BEGIN

## src/hdl/pool_pkg.sv

```systemverilog
`default_nettype none

package pool_pkg;

    // one pixel word, unsigned
    typedef logic [15:0] pixel_t;

    // row parity of the 2x2 window
    typedef enum logic {
        ROW_EVEN = 1'b0,  // pair maxima go into the line buffer
        ROW_ODD  = 1'b1   // line buffer is read, block maxima come out
    } row_phase_e;

    // image is IMG_W x IMG_W, must be even and >= 4
    parameter int IMG_W_DEFAULT = 8;

endpackage

`default_nettype wire

```

## src/hdl/pool_ctrl.sv

```systemverilog
`timescale 1ns/1ns
`default_nettype none

module pool_ctrl #(
    parameter int IMG_W = 8
) (
    input  wire logic                                clk,
    input  wire logic                                rst_n,
    input  wire logic                                pix_valid,
    output logic                                     hold_en,
    output logic                                     buf_wr,
    output logic                                     blk_en,
    output logic [$clog2(IMG_W/2)-1:0]               buf_addr,
    output logic                                     pool_valid,
    output logic                                     frame_done
);

    localparam int ADDR_W = $clog2(IMG_W/2);
    localparam int COL_W  = ADDR_W + 1;       // column = {pair index, lsb}
    localparam logic [COL_W-1:0]  COL_LAST  = COL_W'(IMG_W - 1);
    localparam logic [ADDR_W-1:0] PAIR_LAST = ADDR_W'(IMG_W/2 - 1);

    logic [COL_W-1:0]     col;                // current column
    logic [ADDR_W-1:0]    row_pair;           // which pair of rows we are in
    pool_pkg::row_phase_e phase;
    pool_pkg::row_phase_e phase_nxt;
    logic                 row_end;            // valid pixel in the last column
    logic                 odd_col;
    logic                 last_blk;           // bottom-right block of the frame

    assign odd_col  = col[0];
    assign row_end  = pix_valid && (col == COL_LAST);
    assign last_blk = row_end && (phase == pool_pkg::ROW_ODD) && (row_pair == PAIR_LAST);

    // strobes decoded straight from the counters, qualified by the input strobe
    assign hold_en  = pix_valid && !odd_col;
    assign buf_wr   = pix_valid && odd_col && (phase == pool_pkg::ROW_EVEN);
    assign blk_en   = pix_valid && odd_col && (phase == pool_pkg::ROW_ODD);
    assign buf_addr = col[COL_W-1:1];         // same slot for write and read

    always_ff @(posedge clk or negedge rst_n) begin
        if (!rst_n) begin
            col <= '0;
        end else if (row_end) begin
            col <= '0;                        // wrap at end of row
        end else if (pix_valid) begin
            col <= col + 1'b1;
        end
    end

    // row phase flips at every row end
    always_comb begin
        phase_nxt = phase;
        if (row_end) begin
            case (phase)
                pool_pkg::ROW_EVEN: phase_nxt = pool_pkg::ROW_ODD;
                default:            phase_nxt = pool_pkg::ROW_EVEN;
            endcase
        end
    end

    always_ff @(posedge clk or negedge rst_n) begin
        if (!rst_n) begin
            phase <= pool_pkg::ROW_EVEN;
        end else begin
            phase <= phase_nxt;
        end
    end

    // counts completed row pairs; only used to find the end of frame
    always_ff @(posedge clk or negedge rst_n) begin
        if (!rst_n) begin
            row_pair <= '0;
        end else if (row_end && phase == pool_pkg::ROW_ODD) begin
            if (row_pair == PAIR_LAST) begin
                row_pair <= '0;
            end else begin
                row_pair <= row_pair + 1'b1;
            end
        end
    end

    // output pulses, one clock after the bottom-right pixel of a block
    always_ff @(posedge clk or negedge rst_n) begin
        if (!rst_n) begin
            pool_valid <= 1'b0;
            frame_done <= 1'b0;
        end else begin
            pool_valid <= blk_en;
            frame_done <= last_blk;           // lines up with the last pool_valid
        end
    end

endmodule

`default_nettype wire

```

## src/hdl/pool_line_buffer.sv

```systemverilog
`timescale 1ns/1ns
`default_nettype none

module pool_line_buffer #(
    parameter int IMG_W = 8
) (
    input  wire logic                         clk,
    input  wire logic                         wr,
    input  wire logic [$clog2(IMG_W/2)-1:0]   addr,
    input  wire pool_pkg::pixel_t             din,
    output pool_pkg::pixel_t                  dout
);

    localparam int DEPTH = IMG_W / 2;         // one entry per column pair

    pool_pkg::pixel_t mem [DEPTH];

    // even row writes pair maxima
    always_ff @(posedge clk) begin
        if (wr) begin
            mem[addr] <= din;
        end
    end

    // odd row reads the same slot back in the same cycle as the pixel
    assign dout = mem[addr];

endmodule

`default_nettype wire

```

## src/hdl/pool_max_unit.sv

```systemverilog
`timescale 1ns/1ns
`default_nettype none

module pool_max_unit (
    input  wire logic             clk,
    input  wire logic             rst_n,
    input  wire pool_pkg::pixel_t pix,
    input  wire logic             hold_en,
    input  wire logic             blk_en,
    input  wire pool_pkg::pixel_t buf_rd,
    output pool_pkg::pixel_t      pair_max,
    output pool_pkg::pixel_t      pool_out
);

    pool_pkg::pixel_t left_pix;               // even-column pixel of the pair
    pool_pkg::pixel_t blk_max;

    // left pixel of the current pair
    always_ff @(posedge clk) begin
        if (hold_en) begin
            left_pix <= pix;
        end
    end

    // horizontal max, valid while the odd-column pixel is on pix
    always_comb begin
        if (pix > left_pix) begin
            pair_max = pix;
        end else begin
            pair_max = left_pix;
        end
    end

    // vertical max against the pair parked from the row above
    always_comb begin
        if (pair_max > buf_rd) begin
            blk_max = pair_max;
        end else begin
            blk_max = buf_rd;
        end
    end

    always_ff @(posedge clk or negedge rst_n) begin
        if (!rst_n) begin
            pool_out <= '0;
        end else if (blk_en) begin
            pool_out <= blk_max;              // held until the next block
        end
    end

endmodule

`default_nettype wire

```

## src/hdl/pool_top.sv

```systemverilog
`timescale 1ns/1ns
`default_nettype none

module pool_top #(
    parameter int IMG_W = pool_pkg::IMG_W_DEFAULT
) (
    input  wire logic             clk,
    input  wire logic             rst_n,
    input  wire pool_pkg::pixel_t pix,
    input  wire logic             pix_valid,
    output pool_pkg::pixel_t      pool_out,
    output logic                  pool_valid,
    output logic                  frame_done
);

    localparam int ADDR_W = $clog2(IMG_W/2);

    logic              hold_en;               // capture left pixel of a pair
    logic              buf_wr;                // park pair max, even rows
    logic              blk_en;                // finish a block, odd rows
    logic [ADDR_W-1:0] buf_addr;
    pool_pkg::pixel_t  pair_max;
    pool_pkg::pixel_t  buf_rd;

    pool_ctrl #(
        .IMG_W      (IMG_W)
    ) i_ctrl (
        .clk        (clk),
        .rst_n      (rst_n),
        .pix_valid  (pix_valid),
        .hold_en    (hold_en),
        .buf_wr     (buf_wr),
        .blk_en     (blk_en),
        .buf_addr   (buf_addr),
        .pool_valid (pool_valid),
        .frame_done (frame_done)
    );

    pool_line_buffer #(
        .IMG_W (IMG_W)
    ) i_line_buffer (
        .clk   (clk),
        .wr    (buf_wr),
        .addr  (buf_addr),
        .din   (pair_max),
        .dout  (buf_rd)
    );

    pool_max_unit i_max_unit (
        .clk      (clk),
        .rst_n    (rst_n),
        .pix      (pix),
        .hold_en  (hold_en),
        .blk_en   (blk_en),
        .buf_rd   (buf_rd),
        .pair_max (pair_max),
        .pool_out (pool_out)
    );

endmodule

`default_nettype wire

```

END

Required action - Give the number of lines in the entries above that include the word "dout", and nothing more.

Result of this exercise - 3